The issue I am interested in is on first contact - the first time I read a function declaration, do I know what this thing needs? This helps greatly with documentation - if I see something requires a “readable” object, then I can go lookup what constitutes readable.

Now, that said, I don’t think people want tremendous boilerplate to make sure you have a field called “my_int” in your struct, so it has to be manageable. Furthermore, as good at generics as Zig is, I don’t think generics is actually the heart of Zig - I think being a sensible C replacement is more inline with the goals and generics happen to be apart of that strategy.

Here are some related issues that are still open.

2 Likes

@AndrewCodeDev Thanks for pointing me to those issues, I assumed that this must have been discussed a lot in the past but hadn’t seen those before. My library was just an exploration of what I could do with what is currently available and without changing the language features: I am not even advocating that type traits in the way I’ve implemented them are the way to go.

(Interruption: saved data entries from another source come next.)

`src/rtl/sfp_pkg.sv`:
```
// Shared sizing and FSM encoding for the softmax-style
// row normalization sequencer.
package sfp_pkg;

    localparam int COL     = 8;
    localparam int BW      = 8;
    localparam int BW_PSUM = 2 * BW + 4;
    localparam int ROWS    = 16;
    localparam int AW      = 4;

    typedef enum logic [2:0] {
        S_IDLE,
        S_ACC,
        S_WAIT_PEER,
        S_DIV,
        S_FLUSH,
        S_DONE
    } sfp_state_t;

endpackage

```
`src/rtl/sfp_row_cnt.sv`:
```
// Row address counter: clears on load, steps on enable,
// holds at the terminal row of the current pass.
module sfp_row_cnt
    import sfp_pkg::*;
#(
    parameter int aw = AW
) (
    input  logic          clk,
    input  logic          reset,
    input  logic          load,
    input  logic          en,
    input  logic [aw:0]   limit,
    output logic [aw-1:0] cnt,
    output logic          last
);

    assign last = ({1'b0, cnt} == (limit - 1'b1));

    always_ff @(posedge clk or negedge reset) begin
        if (!reset) begin
            cnt <= '0;
        end else if (load) begin
            cnt <= '0;
        end else if (en && !last) begin
            cnt <= cnt + 1'b1;
        end
    end

endmodule

```
`src/rtl/sfp_seq.sv`:
```
// Two-phase normalization sequencer: accumulate row sums,
// wait for the peer core, then divide and write back.
module sfp_seq
    import sfp_pkg::*;
#(
    parameter int col     = COL,
    parameter int bw      = BW,
    parameter int bw_psum = 2 * bw + 4,
    parameter int rows    = ROWS,
    parameter int aw      = AW
) (
    input  logic                   clk,
    input  logic                   reset,
    input  logic                   start,
    input  logic [aw:0]            nrows,
    input  logic                   peer_ready,
    output logic                   psum_cen,
    output logic [aw-1:0]          psum_addr,
    input  logic [col*bw_psum-1:0] psum_q,
    output logic [col*bw_psum-1:0] sfp_in,
    output logic                   acc,
    output logic                   div,
    output logic                   ext_rd,
    input  logic [col*bw_psum-1:0] sfp_out,
    output logic                   out_wen,
    output logic [aw-1:0]          out_addr,
    output logic [col*bw_psum-1:0] out_d,
    output logic                   busy,
    output logic                   done
);

    localparam logic [aw:0] ROWS_W = (aw + 1)'(rows);

    sfp_state_t    state;
    logic [aw:0]   n_lat;
    logic [aw:0]   n_clamp;
    logic [aw-1:0] vld_row;
    logic [aw-1:0] cnt;
    logic          last;
    logic          cnt_load;
    logic          cnt_en;

    assign n_clamp = (nrows > ROWS_W) ? ROWS_W : nrows;

    assign cnt_load = ((state == S_IDLE) && start && (n_clamp != '0))
                    || ((state == S_WAIT_PEER) && peer_ready);
    assign cnt_en   = ((state == S_ACC) || (state == S_DIV)) && !psum_cen;

    assign psum_addr = cnt;

    // Read data is only forwarded while sfp_row is consuming it.
    assign sfp_in = (acc || div) ? psum_q : '0;

    sfp_row_cnt #(
        .aw (aw)
    ) u_row_cnt (
        .clk   (clk),
        .reset (reset),
        .load  (cnt_load),
        .en    (cnt_en),
        .limit (n_lat),
        .cnt   (cnt),
        .last  (last)
    );

    always_ff @(posedge clk or negedge reset) begin
        if (!reset) begin
            state    <= S_IDLE;
            n_lat    <= '0;
            vld_row  <= '0;
            psum_cen <= 1'b1;
            acc      <= 1'b0;
            div      <= 1'b0;
            ext_rd   <= 1'b0;
            out_wen  <= 1'b1;
            out_addr <= '0;
            out_d    <= '0;
            busy     <= 1'b0;
            done     <= 1'b0;
        end else begin
            unique case (state)
                S_IDLE: begin
                    if (start) begin
                        busy <= 1'b1;
                        if (n_clamp == '0) begin
                            done  <= 1'b1;
                            state <= S_DONE;
                        end else begin
                            n_lat    <= n_clamp;
                            psum_cen <= 1'b0;
                            state    <= S_ACC;
                        end
                    end
                end
                S_ACC: begin
                    acc     <= !psum_cen;
                    vld_row <= psum_addr;
                    if (!psum_cen && last) begin
                        psum_cen <= 1'b1;
                    end
                    if (psum_cen && acc) begin
                        state <= S_WAIT_PEER;
                    end
                end
                S_WAIT_PEER: begin
                    if (peer_ready) begin
                        psum_cen <= 1'b0;
                        state    <= S_DIV;
                    end
                end
                S_DIV: begin
                    div     <= !psum_cen;
                    ext_rd  <= !psum_cen;
                    vld_row <= psum_addr;
                    out_wen <= !div;
                    if (div) begin
                        out_addr <= vld_row;
                        out_d    <= sfp_out;
                    end
                    if (!psum_cen && last) begin
                        psum_cen <= 1'b1;
                    end
                    if (psum_cen && div) begin
                        state <= S_FLUSH;
                    end
                end
                S_FLUSH: begin
                    out_wen <= 1'b1;
                    done    <= 1'b1;
                    state   <= S_DONE;
                end
                S_DONE: begin
                    done  <= 1'b0;
                    busy  <= 1'b0;
                    state <= S_IDLE;
                end
                default: begin
                    state <= S_IDLE;
                end
            endcase
        end
    end

endmodule

```
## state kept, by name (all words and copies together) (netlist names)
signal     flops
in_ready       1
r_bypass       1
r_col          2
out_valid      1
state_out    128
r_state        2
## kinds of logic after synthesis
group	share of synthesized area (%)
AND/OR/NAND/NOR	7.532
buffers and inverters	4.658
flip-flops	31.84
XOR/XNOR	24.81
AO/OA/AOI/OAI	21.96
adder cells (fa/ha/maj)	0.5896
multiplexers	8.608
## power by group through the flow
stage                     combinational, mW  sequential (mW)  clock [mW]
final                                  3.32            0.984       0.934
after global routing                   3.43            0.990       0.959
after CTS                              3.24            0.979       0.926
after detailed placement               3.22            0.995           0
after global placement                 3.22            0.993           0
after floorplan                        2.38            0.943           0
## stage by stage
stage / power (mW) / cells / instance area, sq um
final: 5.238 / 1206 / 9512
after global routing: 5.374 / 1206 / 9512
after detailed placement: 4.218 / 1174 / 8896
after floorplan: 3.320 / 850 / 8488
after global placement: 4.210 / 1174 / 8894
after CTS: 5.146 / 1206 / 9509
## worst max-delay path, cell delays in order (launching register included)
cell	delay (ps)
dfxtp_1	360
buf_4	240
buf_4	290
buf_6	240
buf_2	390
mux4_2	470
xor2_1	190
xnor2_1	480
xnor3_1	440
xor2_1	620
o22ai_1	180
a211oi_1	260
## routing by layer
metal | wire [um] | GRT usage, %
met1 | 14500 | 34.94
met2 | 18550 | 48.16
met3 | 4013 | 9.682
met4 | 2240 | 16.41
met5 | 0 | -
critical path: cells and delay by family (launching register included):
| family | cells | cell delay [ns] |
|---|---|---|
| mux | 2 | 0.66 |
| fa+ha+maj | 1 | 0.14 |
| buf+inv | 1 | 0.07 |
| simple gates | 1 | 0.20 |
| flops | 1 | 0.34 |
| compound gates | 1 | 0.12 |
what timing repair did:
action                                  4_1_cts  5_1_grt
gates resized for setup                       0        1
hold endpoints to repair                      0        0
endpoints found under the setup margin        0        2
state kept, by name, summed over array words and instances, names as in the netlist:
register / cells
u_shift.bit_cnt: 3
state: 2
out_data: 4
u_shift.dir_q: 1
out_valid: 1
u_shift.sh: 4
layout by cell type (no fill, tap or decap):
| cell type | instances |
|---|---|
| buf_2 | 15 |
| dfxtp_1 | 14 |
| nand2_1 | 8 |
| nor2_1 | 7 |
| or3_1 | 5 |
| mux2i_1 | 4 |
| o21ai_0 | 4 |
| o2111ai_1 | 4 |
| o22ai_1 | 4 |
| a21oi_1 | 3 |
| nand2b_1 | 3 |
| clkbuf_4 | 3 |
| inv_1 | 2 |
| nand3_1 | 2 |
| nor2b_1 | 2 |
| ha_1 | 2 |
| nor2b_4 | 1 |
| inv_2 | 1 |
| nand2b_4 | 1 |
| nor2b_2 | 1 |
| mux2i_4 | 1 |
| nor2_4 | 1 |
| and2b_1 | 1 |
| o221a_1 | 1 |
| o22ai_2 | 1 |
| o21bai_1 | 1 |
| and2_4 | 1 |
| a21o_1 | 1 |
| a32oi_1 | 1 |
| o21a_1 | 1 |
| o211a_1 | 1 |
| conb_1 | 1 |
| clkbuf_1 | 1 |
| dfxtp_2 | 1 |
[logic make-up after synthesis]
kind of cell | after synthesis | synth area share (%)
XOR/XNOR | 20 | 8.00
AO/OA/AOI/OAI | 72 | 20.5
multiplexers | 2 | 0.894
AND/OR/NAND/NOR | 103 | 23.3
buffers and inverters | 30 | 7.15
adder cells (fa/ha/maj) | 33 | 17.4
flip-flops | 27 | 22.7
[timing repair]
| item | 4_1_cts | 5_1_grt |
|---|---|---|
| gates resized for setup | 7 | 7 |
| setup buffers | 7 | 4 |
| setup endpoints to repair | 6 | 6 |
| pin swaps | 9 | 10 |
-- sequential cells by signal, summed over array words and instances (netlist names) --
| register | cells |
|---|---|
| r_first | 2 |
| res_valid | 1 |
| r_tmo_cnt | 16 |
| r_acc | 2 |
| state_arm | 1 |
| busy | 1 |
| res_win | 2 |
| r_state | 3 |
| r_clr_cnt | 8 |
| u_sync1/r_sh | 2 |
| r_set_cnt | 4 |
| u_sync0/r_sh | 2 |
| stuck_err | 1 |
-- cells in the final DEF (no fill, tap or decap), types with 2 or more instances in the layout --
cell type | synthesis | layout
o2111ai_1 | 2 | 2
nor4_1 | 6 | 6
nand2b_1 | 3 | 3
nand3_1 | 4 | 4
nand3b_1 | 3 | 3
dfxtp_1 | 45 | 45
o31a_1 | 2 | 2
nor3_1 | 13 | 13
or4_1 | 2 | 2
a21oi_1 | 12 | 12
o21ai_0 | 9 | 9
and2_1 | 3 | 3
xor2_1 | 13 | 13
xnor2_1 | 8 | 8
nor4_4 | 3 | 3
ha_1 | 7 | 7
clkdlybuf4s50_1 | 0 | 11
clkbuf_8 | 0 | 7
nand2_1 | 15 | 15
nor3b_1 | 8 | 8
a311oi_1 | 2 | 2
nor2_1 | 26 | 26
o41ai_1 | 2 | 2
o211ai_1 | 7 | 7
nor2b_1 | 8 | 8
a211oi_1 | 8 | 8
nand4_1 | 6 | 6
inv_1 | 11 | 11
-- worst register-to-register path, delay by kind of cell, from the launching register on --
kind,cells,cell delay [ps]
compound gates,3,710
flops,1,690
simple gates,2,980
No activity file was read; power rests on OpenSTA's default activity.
File: src/rtl/rename_recovery_walker.sv
// Mispredict recovery: pulse a committed-map copy, then replay history entries NUM_UOPS per cycle.
// Optional build macro RECOVERY_PERF_CNT_EN adds a saturating busy-cycle counter output.
module rename_recovery_walker
  import rename_recovery_walker_pkg::*;
#(
  parameter int NUM_UOPS    = 3,
  parameter int NUM_ENTRIES = 32
) (
  input  logic                        clk,
  input  logic                        rst,
  input  logic                        IN_flushValid,
  input  logic [SQN_W-1:0]            IN_flushSqN,
  input  logic [SQN_W-1:0]            IN_commitSqN,
  output logic [SQN_W-1:0]            OUT_readSqN,
  input  logic [NUM_UOPS*REGNM_W-1:0] IN_histRegNm,
  input  logic [NUM_UOPS*TAG_W-1:0]   IN_histRegTag,
  output logic                        OUT_copyCommitted,
  output logic [NUM_UOPS-1:0]         OUT_restoreValid,
  output logic [NUM_UOPS*REGNM_W-1:0] OUT_restoreRegNm,
  output logic [NUM_UOPS*TAG_W-1:0]   OUT_restoreTag,
`ifdef RECOVERY_PERF_CNT_EN
  output logic [31:0]                 OUT_recoveryCycles,
`endif
  output logic                        OUT_busy
);

  walk_state_e      r_state;
  logic [SQN_W-1:0] r_start;
  logic [SQN_W-1:0] r_remaining;
  logic             r_busy;
  logic             r_copy;
  RestoreUOp        r_lane [NUM_UOPS];

  logic [SQN_W-1:0] w_count;
  logic [SQN_W-1:0] w_step;
  RestoreUOp        w_lane [NUM_UOPS];

  // Inclusive window from the oldest uncommitted SqN to the last survivor, mod 64.
  assign w_count = IN_flushSqN - IN_commitSqN + SQN_W'(1);
  assign w_step  = (r_remaining >= SQN_W'(NUM_UOPS)) ? SQN_W'(NUM_UOPS) : r_remaining;

  genvar gi;
  generate
    for (gi = 0; gi < NUM_UOPS; gi++) begin : g_lane
      assign w_lane[gi].valid = (SQN_W'(gi) < r_remaining);
      assign w_lane[gi].regNm = IN_histRegNm[gi*REGNM_W +: REGNM_W];
      assign w_lane[gi].tag   = IN_histRegTag[gi*TAG_W +: TAG_W];

      assign OUT_restoreValid[gi]                   = r_lane[gi].valid;
      assign OUT_restoreRegNm[gi*REGNM_W +: REGNM_W] = r_lane[gi].regNm;
      assign OUT_restoreTag[gi*TAG_W +: TAG_W]       = r_lane[gi].tag;
    end
  endgenerate

  assign OUT_readSqN       = r_start;
  assign OUT_busy          = r_busy;
  assign OUT_copyCommitted = r_copy;

  always_ff @(posedge clk) begin
    if (rst) begin
      r_state     <= ST_IDLE;
      r_start     <= '0;
      r_remaining <= '0;
      r_busy      <= 1'b0;
      r_copy      <= 1'b0;
      for (int i = 0; i < NUM_UOPS; i++) r_lane[i] <= '0;
    end else if (IN_flushValid) begin
      // A flush in any state restarts recovery and kills the beat in flight.
      r_state     <= ST_COPY;
      r_start     <= IN_commitSqN;
      r_remaining <= w_count;
      r_busy      <= 1'b1;
      r_copy      <= 1'b1;
      for (int i = 0; i < NUM_UOPS; i++) r_lane[i].valid <= 1'b0;
    end else begin
      case (r_state)
        ST_COPY, ST_WALK: begin
          r_copy <= 1'b0;
          if (r_remaining == '0) begin
            r_state <= ST_IDLE;
            r_busy  <= 1'b0;
            for (int i = 0; i < NUM_UOPS; i++) r_lane[i].valid <= 1'b0;
          end else begin
            r_state     <= ST_WALK;
            r_busy      <= 1'b1;
            r_start     <= r_start + SQN_W'(NUM_UOPS);
            r_remaining <= r_remaining - w_step;
            for (int i = 0; i < NUM_UOPS; i++) r_lane[i] <= w_lane[i];
          end
        end
        default: begin
          r_state <= ST_IDLE;
          r_busy  <= 1'b0;
          r_copy  <= 1'b0;
          for (int i = 0; i < NUM_UOPS; i++) r_lane[i].valid <= 1'b0;
        end
      endcase
    end
  end

  // A replay window larger than the history depth cannot be reconstructed.
  always_ff @(posedge clk) begin
    if (!rst && IN_flushValid) assert ({1'b0, w_count} <= 7'(NUM_ENTRIES));
  end

`ifdef RECOVERY_PERF_CNT_EN
  logic [31:0] r_recovery_cycles;

  always_ff @(posedge clk) begin
    if (rst)                                 r_recovery_cycles <= '0;
    else if (r_busy && (r_recovery_cycles != '1)) r_recovery_cycles <= r_recovery_cycles + 32'd1;
  end

  assign OUT_recoveryCycles = r_recovery_cycles;
`endif

endmodule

I’ll admit that I personally don’t usually use LSPs, so I wasn’t thinking from that perspective.

I tried using my library with the style presented here we could have something like:

fn myGenericFunction(comptime T: type) Returns(
    MyReturnType,
    trait.implements(MyTrait).assert(T)
) {
    // function body
}

Where Returns is a hack like

pub fn Returns(comptime T: type, comptime _: void) type { return T; }

Combined with your proposal to print the full function declaration in compile time error messages, this could get close to having concepts/traits with nice error messages, without adding complexity to the language.

@permutationlock That’s another really cool idea. Very interesting stuff.

I’d like to workshop this a bit more, so I’ll come up with some more ideas and post here as we move forward.

One thing I’d recommend is changing the name “Returns” to “Contract” and then if the user wants, use the Returns function in one of my previous posts for added readability.

fn myGenericFunction(comptime T: type) Contract(
    trait.implements(MyTrait).assert(T),
    Returns(MyReturnType) // I personally like returns here
) {
    // function body
}

One of the reasons I like using boolean logic is that it naturally supports intuitive composition. I haven’t read much into your library so far, but how would you intend to handle or statements. I suppose you could create a custom object that has the or statement inside of it and use the meta/traits imports from std. That said, I like on-site composability because it reduced boilerplate.

I’ll think about it more. I think I have a nice idea in mind that would allow composition. I like the idea of changing to contract putting returns there. It feels a little weird calling a function just for labeling, but then again all of this is a little hacky.